In almost any endeavor, you can go it alone, or you can get help. You can spend all of your time researching and practicing and tweaking until you figure things out, or you can buy a book or hire a consultant and have someone tell you what they have already figured out after years of his/her life were spent on the topic.
Leveraging the work that has been done by others is a shortcut, and it is perfectly fine to take them. If you want to learn how to do software development, you don’t need to build your own computer architecture, as you can leverage the existing Von Neumann architecture in most modern machines. You don’t need to start from first principles. Someone already figured it out, and you can take advantage of it.
This kind of advice is ingrained in our culture.
Don’t reinvent the wheel.
Don’t spend your time doing that task when you can hire someone to do it for you faster and at a level higher quality, which saves you time, too.
This is the way it has always been done, and it’s the best way we know.
On the other hand, sometimes we advance the arts and sciences by starting over and exploring our assumptions.
In Bret Victor’s talk The Future of Programming in which he pretends to be an IBM engineer from 1973, complete with transparencies and a projector, he talks about the problem of people who think they know what they are doing:
He starts out explaining the resistance to the creation of assembly code by the people used to coding in binary. Coding in binary WAS programming, and assembly was seen as a waste of time and just plain wrong.
He goes on to talk about exciting advances in programming models from the late 60s and early 70s, and extrapolates some tongue-in-cheek “predictions” about how computers will work 40 years in the future, predictions that lamentably did not come about. Today we still code much the same way people did back in the 60s.
Ultimately, he warns that there is a risk to teaching computer science as “this is how it is done”.
The real tragedy would be if people forgot you could have new ideas about programming models in the first place.
The most dangerous thought that you can have as a creative person is to think that you know what you’re doing, because once you think you know what you’re doing, you stop looking around for other ways of doing things. You stop being able to see other ways of doing things. You become blind.
Game design applies here, too. Video games from the 70s, 80s, and 90s were quite varied. People were figuring them out because no one knew what they were. They tried everything.
Eventually some key genres popped out of this period of experimentation, and some control schemes and interfaces became common. It’s hard to imagine real-time strategy games without Dune 2‘s UI conventions.
Five years ago, Daniel Cook wrote about reinventing the match-3 genre:
It occurred to me that game design, like any evolutionary process, is sensitive to initial conditions. If you want to stand out, you need to head back in time to the very dawn of a genre, strike out in a different direction and then watch your alternate evolutionary path unfurl.
When people think of a match-3 game, they have something in mind because all match-3 games tend to be similar.
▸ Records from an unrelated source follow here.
==> src/rtl/info_packer_pkg.sv <==
// Shared types and constants for the info packer and the counter stage it feeds.
//   info_t         : one beat of up to NUM_LANE addresses, each lane qualified by vld
//   packer_state_e : packer FSM states (IDLE, WAIT for a pairing partner)
package info_packer_pkg;

   localparam int CNT_WIDTH = 4;
   localparam int ADDR_W    = 8;
   localparam int NUM_LANE  = 2;

   typedef struct packed {
      logic [NUM_LANE-1:0]             vld;
      logic [NUM_LANE-1:0][ADDR_W-1:0] addr;
   } info_t;

   typedef enum logic {
      IDLE = 1'b0,
      WAIT = 1'b1
   } packer_state_e;

endpackage

==> src/rtl/info_packer_if.sv <==
// Request/issue bus of the info packer.
//   en, flush       : issue enable and force-issue of a lone waiting entry
//   in_vld/in_addr  : request stream, accepted when in_rdy is high
//   info_o          : registered two-lane beat towards the counter
//   fill_o          : registered FIFO occupancy
// master = request source / beat consumer, slave = the packer itself.
interface info_packer_if #(
   parameter int DEPTH = 8
) ();
   import info_packer_pkg::*;

   localparam int FILL_W = $clog2(DEPTH + 1);

   logic              en;
   logic              flush;
   logic              in_vld;
   logic [ADDR_W-1:0] in_addr;
   logic              in_rdy;
   info_t             info_o;
   logic [FILL_W-1:0] fill_o;

   modport master (
      output en, flush, in_vld, in_addr,
      input  in_rdy, info_o, fill_o
   );

   modport slave (
      input  en, flush, in_vld, in_addr,
      output in_rdy, info_o, fill_o
   );

endinterface

==> src/rtl/info_packer_fifo.sv <==
// Address FIFO of the info packer: one write port, a two-entry head peek
// (head0 = oldest, head1 = next oldest) and a pop of 0..2 entries per cycle.
//   clk, rst            : clock and asynchronous active-low reset
//   push, push_addr     : write one entry (caller guarantees not full)
//   pop_cnt             : entries to remove this cycle (caller guarantees <= count)
//   head0, head1, count : peek data and registered occupancy
module info_fifo
   import info_packer_pkg::*;
#(
   parameter int DEPTH = 8,
   parameter int CNT_W = $clog2(DEPTH + 1)
) (
   input  logic              clk,
   input  logic              rst,
   input  logic              push,
   input  logic [ADDR_W-1:0] push_addr,
   input  logic [1:0]        pop_cnt,
   output logic [ADDR_W-1:0] head0,
   output logic [ADDR_W-1:0] head1,
   output logic [CNT_W-1:0]  count
);

   localparam int PTR_W = $clog2(DEPTH);

   logic [PTR_W-1:0]  wr_ptr_q, wr_ptr_d;
   logic [PTR_W-1:0]  rd_ptr_q, rd_ptr_d;
   logic [CNT_W-1:0]  count_q, count_d;
   logic [ADDR_W-1:0] mem_q [DEPTH];
   logic [ADDR_W-1:0] mem_d [DEPTH];

   // Pointers wrap naturally because DEPTH is a power of two; full/empty
   // are told apart by count, never by pointer equality.
   always_comb begin
      mem_d    = mem_q;
      wr_ptr_d = wr_ptr_q;
      if (push) begin
         mem_d[wr_ptr_q] = push_addr;
         wr_ptr_d        = wr_ptr_q + PTR_W'(1);
      end
      rd_ptr_d = rd_ptr_q + PTR_W'(pop_cnt);
      count_d  = count_q + CNT_W'(push) - CNT_W'(pop_cnt);
   end

   always_ff @(posedge clk or negedge rst) begin
      if (!rst) begin
         wr_ptr_q <= '0;
         rd_ptr_q <= '0;
         count_q  <= '0;
      end else begin
         wr_ptr_q <= wr_ptr_d;
         rd_ptr_q <= rd_ptr_d;
         count_q  <= count_d;
      end
   end

   // Storage needs no reset: only entries below count are ever observed.
   always_ff @(posedge clk) begin
      mem_q <= mem_d;
   end

   assign head0 = mem_q[rd_ptr_q];
   assign head1 = mem_q[rd_ptr_q + PTR_W'(1)];
   assign count = count_q;

endmodule
==> src/rtl/rv_multicycle_ctrl.sv <==
// Multi-cycle RV32I control sequencer: FETCH/DECODE/EXECUTE/MEM/WB with memory
// req/ack handshakes, a per-wait watchdog, illegal-opcode traps and instret.
module rv_multicycle_ctrl #(
  parameter int TIMEOUT_CYCLES = 16,
  parameter bit SUPPORT_FENCE  = 1'b1,
  parameter int CNT_W          = 32
) (
  input  logic             clk,
  input  logic             rst_n,
  input  logic [6:0]       opcode,
  input  logic             branch_taken,
  input  logic             imem_ack,
  input  logic             dmem_ack,
  output logic             imem_req,
  output logic             ir_write,
  output logic             dmem_req,
  output logic             dmem_we,
  output logic [2:0]       immediate_control,
  output logic [1:0]       alu_operation,
  output logic             alu_src1,
  output logic             alu_src2,
  output logic             reg_write,
  output logic [1:0]       wb_sel,
  output logic             pc_write,
  output logic [1:0]       pc_src,
  output logic             is_rtype,
  output logic             trap,
  output logic [1:0]       trap_cause,
  output logic             retire,
  output logic [CNT_W-1:0] instret,
  output logic [2:0]       state_o
);

  localparam int WD_W = (TIMEOUT_CYCLES > 0) ? $clog2(TIMEOUT_CYCLES + 1) : 1;

  typedef enum logic [2:0] {
    S_IDLE = 3'd0, S_FETCH = 3'd1, S_DECODE = 3'd2, S_EXECUTE = 3'd3,
    S_MEM = 3'd4, S_WB = 3'd5, S_TRAP = 3'd6
  } state_e;

  typedef enum logic [3:0] {
    C_NONE, C_R, C_IARITH, C_LOAD, C_STORE, C_BRANCH, C_JAL, C_JALR,
    C_LUI, C_AUIPC, C_FENCE, C_ILLEGAL
  } class_e;

  state_e           state_q, state_d;
  class_e           class_q, class_d;
  logic [WD_W-1:0]  wdog_q, wdog_d;
  logic [1:0]       cause_q, cause_d;
  logic [CNT_W-1:0] instret_q, instret_d;
  logic             wd_expired;

  function automatic class_e decode_class(input logic [6:0] op);
    case (op)
      7'b0110011: decode_class = C_R;
      7'b0010011: decode_class = C_IARITH;
      7'b0000011: decode_class = C_LOAD;
      7'b0100011: decode_class = C_STORE;
      7'b1100011: decode_class = C_BRANCH;
      7'b1101111: decode_class = C_JAL;
      7'b1100111: decode_class = C_JALR;
      7'b0110111: decode_class = C_LUI;
      7'b0010111: decode_class = C_AUIPC;
      7'b0001111: decode_class = SUPPORT_FENCE ? C_FENCE : C_ILLEGAL;
      default:    decode_class = C_ILLEGAL;
    endcase
  endfunction

  assign wd_expired = (TIMEOUT_CYCLES != 0) && (wdog_q == WD_W'(TIMEOUT_CYCLES - 1));

  // The watchdog defaults to zero so every state change re-arms it for the next wait.
  always_comb begin
    state_d           = state_q;
    class_d           = class_q;
    wdog_d            = '0;
    cause_d           = cause_q;
    imem_req          = 1'b0;
    ir_write          = 1'b0;
    dmem_req          = 1'b0;
    dmem_we           = 1'b0;
    immediate_control = 3'd0;
    alu_operation     = 2'd0;
    alu_src1          = 1'b0;
    alu_src2          = 1'b0;
    reg_write         = 1'b0;
    wb_sel            = 2'd0;
    pc_write          = 1'b0;
    pc_src            = 2'd0;
    is_rtype          = 1'b0;
    trap              = 1'b0;
    retire            = 1'b0;
    case (state_q)
      S_IDLE: state_d = S_FETCH;
      S_FETCH: begin
        imem_req = 1'b1;
        if (imem_ack) begin
          ir_write = 1'b1;
          state_d  = S_DECODE;
        end else if (wd_expired) begin
          state_d = S_TRAP;
          cause_d = 2'd2;
        end else if (TIMEOUT_CYCLES != 0) begin
          wdog_d = wdog_q + WD_W'(1);
        end
      end
      S_DECODE: begin
        class_d = decode_class(opcode);
        if (class_d == C_ILLEGAL) begin
          state_d = S_TRAP;
          cause_d = 2'd1;
        end else if (class_d == C_LUI || class_d == C_JAL || class_d == C_FENCE) begin
          state_d = S_WB;
        end else begin
          state_d = S_EXECUTE;
        end
      end
      S_EXECUTE: begin
        state_d = S_WB;
        case (class_q)
          C_R: begin
            alu_operation = 2'd3;
            is_rtype      = 1'b1;
          end
          C_IARITH: begin
            alu_operation     = 2'd3;
            immediate_control = 3'd1;
            alu_src2          = 1'b1;
          end
          C_LOAD, C_STORE: begin
            alu_operation     = 2'd2;
            immediate_control = (class_q == C_STORE) ? 3'd2 : 3'd1;
            alu_src2          = 1'b1;
            state_d           = S_MEM;
          end
          C_AUIPC: begin
            alu_operation     = 2'd2;
            immediate_control = 3'd4;
            alu_src1          = 1'b1;
            alu_src2          = 1'b1;
          end
          C_JALR: begin
            alu_operation     = 2'd2;
            immediate_control = 3'd1;
            alu_src2          = 1'b1;
          end
          C_BRANCH: begin
            alu_operation     = 2'd1;
            immediate_control = 3'd3;
            pc_write          = 1'b1;
            pc_src            = branch_taken ? 2'd1 : 2'd0;
            retire            = 1'b1;
            state_d           = S_FETCH;
          end
          default: ;
        endcase
      end
      S_MEM: begin
        dmem_req = 1'b1;
        dmem_we  = (class_q == C_STORE);
        if (dmem_ack) begin
          if (class_q == C_STORE) begin
            pc_write = 1'b1;
            retire   = 1'b1;
            state_d  = S_FETCH;
          end else begin
            state_d = S_WB;
          end
        end else if (wd_expired) begin
          state_d = S_TRAP;
          cause_d = 2'd3;
        end else if (TIMEOUT_CYCLES != 0) begin
          wdog_d = wdog_q + WD_W'(1);
        end
      end
      S_WB: begin
        pc_write = 1'b1;
        retire   = 1'b1;
        state_d  = S_FETCH;
        case (class_q)
          C_R, C_IARITH, C_AUIPC: reg_write = 1'b1;
          C_LOAD: begin
            reg_write = 1'b1;
            wb_sel    = 2'd1;
          end
          C_LUI: begin
            reg_write         = 1'b1;
            wb_sel            = 2'd3;
            immediate_control = 3'd4;
          end
          C_JAL: begin
            reg_write         = 1'b1;
            wb_sel            = 2'd2;
            immediate_control = 3'd5;
            pc_src            = 2'd1;
          end
          C_JALR: begin
            reg_write = 1'b1;
            wb_sel    = 2'd2;
            pc_src    = 2'd2;
          end
          default: ;
        endcase
      end
      S_TRAP: begin
        trap     = 1'b1;
        pc_write = 1'b1;
        pc_src   = 2'd3;
        state_d  = S_FETCH;
      end
      default: state_d = S_IDLE;
    endcase
    instret_d = instret_q + CNT_W'(retire);
  end

  always_ff @(posedge clk or negedge rst_n) begin
    if (!rst_n) begin
      state_q   <= S_IDLE;
      class_q   <= C_NONE;
      wdog_q    <= '0;
      cause_q   <= 2'd0;
      instret_q <= '0;
    end else begin
      state_q   <= state_d;
      class_q   <= class_d;
      wdog_q    <= wdog_d;
      cause_q   <= cause_d;
      instret_q <= instret_d;
    end
  end

  assign trap_cause = cause_q;
  assign instret    = instret_q;
  assign state_o    = state_q;

endmodule
==> src/flat_wrapper.sv <==
// flat-port wrapper written by rule: the top's interface ports become plain ports
module latq_bank_wrctl_flat 
#(
  parameter int WORDS = 8,
  parameter int WIDTH = 4,
  localparam int AW = (WORDS > 1) ? $clog2(WORDS) : 1
)
  (clk_i, rst_i, bus_aValid, bus_aAddr, bus_aData, bus_bValid, bus_bAddr, bus_bData, bus_aReady, bus_bReady, bus_ld, bus_le, bus_busy, bus_err);
  latq_bank_wrctl_if #(.WORDS(WORDS), .WIDTH(WIDTH)) bus_i ();
  input  logic clk_i;
  input  logic rst_i;
  input wire logic [$bits(bus_i.aValid)-1:0] bus_aValid;
  input wire logic [$bits(bus_i.aAddr)-1:0] bus_aAddr;
  input wire logic [$bits(bus_i.aData)-1:0] bus_aData;
  input wire logic [$bits(bus_i.bValid)-1:0] bus_bValid;
  input wire logic [$bits(bus_i.bAddr)-1:0] bus_bAddr;
  input wire logic [$bits(bus_i.bData)-1:0] bus_bData;
  output wire logic [$bits(bus_i.aReady)-1:0] bus_aReady;
  output wire logic [$bits(bus_i.bReady)-1:0] bus_bReady;
  output wire logic [$bits(bus_i.ld)-1:0] bus_ld;
  output wire logic [$bits(bus_i.le)-1:0] bus_le;
  output wire logic [$bits(bus_i.busy)-1:0] bus_busy;
  output wire logic [$bits(bus_i.err)-1:0] bus_err;
  assign bus_i.aValid = bus_aValid;
  assign bus_i.aAddr = bus_aAddr;
  assign bus_i.aData = bus_aData;
  assign bus_i.bValid = bus_bValid;
  assign bus_i.bAddr = bus_bAddr;
  assign bus_i.bData = bus_bData;
  assign bus_aReady = bus_i.aReady;
  assign bus_bReady = bus_i.bReady;
  assign bus_ld = bus_i.ld;
  assign bus_le = bus_i.le;
  assign bus_busy = bus_i.busy;
  assign bus_err = bus_i.err;
  latq_bank_wrctl #(.WORDS(WORDS), .WIDTH(WIDTH)) u_core (.clk_i(clk_i), .rst_i(rst_i), .bus(bus_i));
endmodule
File: config.mk
export PLATFORM = sky130hd
export DESIGN_NAME = spi_stream_arbiter
export DESIGN_NICKNAME = d
export VERILOG_FILES = /design/src/rtl/spi_arb_pkg.sv /design/src/rtl/spi_stream_arbiter_rr_picker.sv /design/src/rtl/spi_stream_arbiter.sv
export SDC_FILE = /design/constraint.sdc
export NUM_CORES = 1
export LEC_CHECK = 0
export CORE_ASPECT_RATIO = 0.75
export CORE_MARGIN = 4
export CORE_UTILIZATION = 40
export DETAILED_ROUTE_END_ITERATION = 7
export PLACE_DENSITY = 0.88
export SETUP_SLACK_MARGIN = 0.15
export SLEW_MARGIN = 40
export SYNTH_ARGS = -nofsm -noshare
export SYNTH_HDL_FRONTEND = slang
export SYNTH_SLANG_ARGS = --single-unit
File: constraint.sdc
create_clock -name clk_i -period 2.7 [get_ports clk_i]
set_input_delay 0.405 -clock clk_i [delete_from_list [all_inputs] [get_ports clk_i]]
set_output_delay 0.405 -clock clk_i [all_outputs]
set_load 0.02 [all_outputs]
[src/rtl/shift_right_seq.sv]
// shift_right_seq -- multi-cycle right shifter, one bit position per clock.
//
// An operand is loaded on an accepted start. It is then shifted right by one
// bit on each clock, shamt times in total, and done is pulsed for one cycle
// with the result.
//
// Optional feature: define SHIFT_ROT_EN to compile the rotate-right path for
// op 2'b10. When SHIFT_ROT_EN is undefined, op 2'b10 behaves as SRL.
//
// Ports:
//   clk        in   1        clock, rising edge
//   rst_n      in   1        asynchronous active-low reset
//   start      in   1        request; sampled only in IDLE
//   op         in   2        00 SRL, 01 SRA, 10 ROR, 11 reserved (SRL)
//   data_in    in   WIDTH    operand, latched on accept
//   shamt      in   SHAMT_W  shift amount 0..WIDTH-1, latched on accept
//   busy       out  1        high in SHIFT and DONE
//   done       out  1        one-cycle result-valid pulse
//   data_out   out  WIDTH    working/result register
//   carry_out  out  1        last bit shifted out of bit 0
//
// state | meaning
// ------+------------------------------------------------------------
// IDLE  | waiting for start; data_out/carry_out hold the last result
// SHIFT | one bit position per clock until the latched count runs out
// DONE  | result valid, done=1 for this single cycle

module shift_right_seq #(
  parameter int WIDTH   = 8,
  parameter int SHAMT_W = 3
) (
  input  logic               clk,
  input  logic               rst_n,
  input  logic               start,
  input  logic [1:0]         op,
  input  logic [WIDTH-1:0]   data_in,
  input  logic [SHAMT_W-1:0] shamt,
  output logic               busy,
  output logic               done,
  output logic [WIDTH-1:0]   data_out,
  output logic               carry_out
);

  typedef enum logic [1:0] {
    S_IDLE  = 2'b00,
    S_SHIFT = 2'b01,
    S_DONE  = 2'b10
  } state_t;

  state_t             state, state_nxt;
  logic [1:0]         op_q;
  logic [SHAMT_W-1:0] count;
  logic               fill;
  logic               accept;

  assign accept = (state == S_IDLE) && start;

  always_ff @(posedge clk or negedge rst_n) begin
    if (!rst_n) begin
      state <= S_IDLE;
    end else begin
      state <= state_nxt;
    end
  end

  always_comb begin
    state_nxt = state;
    case (state)
      S_IDLE: begin
        if (start) begin
          state_nxt = (shamt == '0) ? S_DONE : S_SHIFT;
        end
      end
      S_SHIFT: begin
        if (count == SHAMT_W'(1)) begin
          state_nxt = S_DONE;
        end
      end
      S_DONE:  state_nxt = S_IDLE;
      default: state_nxt = S_IDLE;
    endcase
  end

  // Bit entering at the MSB on each shift step.
  always_comb begin
    fill = 1'b0;
    case (op_q)
      2'b01:   fill = data_out[WIDTH-1];
`ifdef SHIFT_ROT_EN
      2'b10:   fill = data_out[0];
`endif
      default: fill = 1'b0;
    endcase
  end

  always_ff @(posedge clk or negedge rst_n) begin
    if (!rst_n) begin
      data_out  <= '0;
      carry_out <= 1'b0;
      op_q      <= 2'b00;
      count     <= '0;
    end else if (accept) begin
      data_out  <= data_in;
      carry_out <= 1'b0;
      op_q      <= op;
      count     <= shamt;
    end else if (state == S_SHIFT) begin
      data_out  <= {fill, data_out[WIDTH-1:1]};
      carry_out <= data_out[0];
      count     <= count - SHAMT_W'(1);
    end
  end

  // Decoded straight from the state register, so there is no path from inputs.
  assign busy = (state != S_IDLE);
  assign done = (state == S_DONE);

endmodule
Triple Town ended up being quite different, yet it was still recognizable as a match-3 game, and people loved it.
Some people merely need to leverage existing infrastructure. People are using Unity for game development because, much like Microsoft’s XNA before it, it handles all of the boiler-plate for you, and it also provides a lot of the technical tools in an easily-accessible way so you can focus on the development of the game rather than the technical details of making a game.
But some people are pushing what’s been conventionally thought of as possible. Spore, for instance, had to procedurally generate animations for characters that weren’t prebuilt, which meant someone had to figure out how to do so. There was no existing 3rd-party library to leverage. The shoulders of giants here weren’t high enough.
I’m part of a book club right now involving algorithms. We’re reading Steven Skienna’s mostly-accessible book The Algorithm Design Manual, and it’s been enjoyable and challenging. I haven’t studied algorithms since college, and I kind of wish I could go back and check my notes from class.
But what bothers me when reading this book is the warning about trying to completely invent a new algorithm on your own. Skienna argues that most problems can probably be adapted by sorting the data or otherwise thinking about it in a way that an existing algorithm can solve it.
And he’s right.
But someone had to have figured out these algorithms in the first place, right? Someone saw a problem and had no way to solve it, so he/she came up with a way, optimized it, and published it.
But today I’m expected to just learn what they did and use it, and I feel like I’m being told to stay away from actually trying to figure out a better way on my own, as if all of the algorithms that can be invented have been invented.
And if I just want to solve particular existing problems, it’s probably practical advice.
But if I want to explore an entirely new kind of problem, what am I supposed to do with old assumptions and solutions? Square pegs don’t go in round holes, and I don’t think we want a future where we are taught that round holes are the only kinds of holes in existence.